***** Exercise materials *****

File: src/rtl/tsc_pkg.sv
package tsc_pkg;

  localparam int PW = 16;

  localparam logic [3:0] PL_MX = 4'b0001;
  localparam logic [3:0] PL_PX = 4'b0010;
  localparam logic [3:0] PL_MY = 4'b0100;
  localparam logic [3:0] PL_PY = 4'b1000;

  localparam logic [1:0] MODE_DET = 2'd0;
  localparam logic [1:0] MODE_PRS = 2'd1;
  localparam logic [1:0] MODE_POS = 2'd2;

  localparam logic [1:0] CH_PX = 2'd0;
  localparam logic [1:0] CH_PY = 2'd2;

  typedef enum logic [4:0] {
    S_IDLE, S_X1, S_X2, S_X3, S_XSET, S_XGO, S_XWAIT,
    S_Y1, S_Y2, S_Y3, S_YSET, S_YGO, S_YWAIT,
    S_P1, S_PDLY, S_PGO, S_PWAIT,
    S_INT, S_PENW, S_CHK, S_NEXT, S_SLEEP, S_OFFR, S_OFFW
  } state_t;

  // Panel control word: power plates, ground plates, mode, bias.
  function automatic logic [PW-1:0] panel_word(input logic [3:0] pwr,
                                               input logic [3:0] gnd,
                                               input logic [1:0] mode,
                                               input logic       bias);
    return {4'b0000, bias, 1'b0, mode, gnd, pwr};
  endfunction

  function automatic logic pen_is_up(input logic [1:0] lvl);
    return lvl[0] | lvl[1];
  endfunction

  function automatic int us_to_cyc(input int us, input int cpu);
    return us * cpu;
  endfunction

  function automatic logic is_running(input state_t s);
    return (s != S_IDLE) && (s != S_OFFR) && (s != S_OFFW);
  endfunction

endpackage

*****

◆ Your assignment:
Lines holding "input" in the material above: report their number and nothing else.

◆ Answer below:
7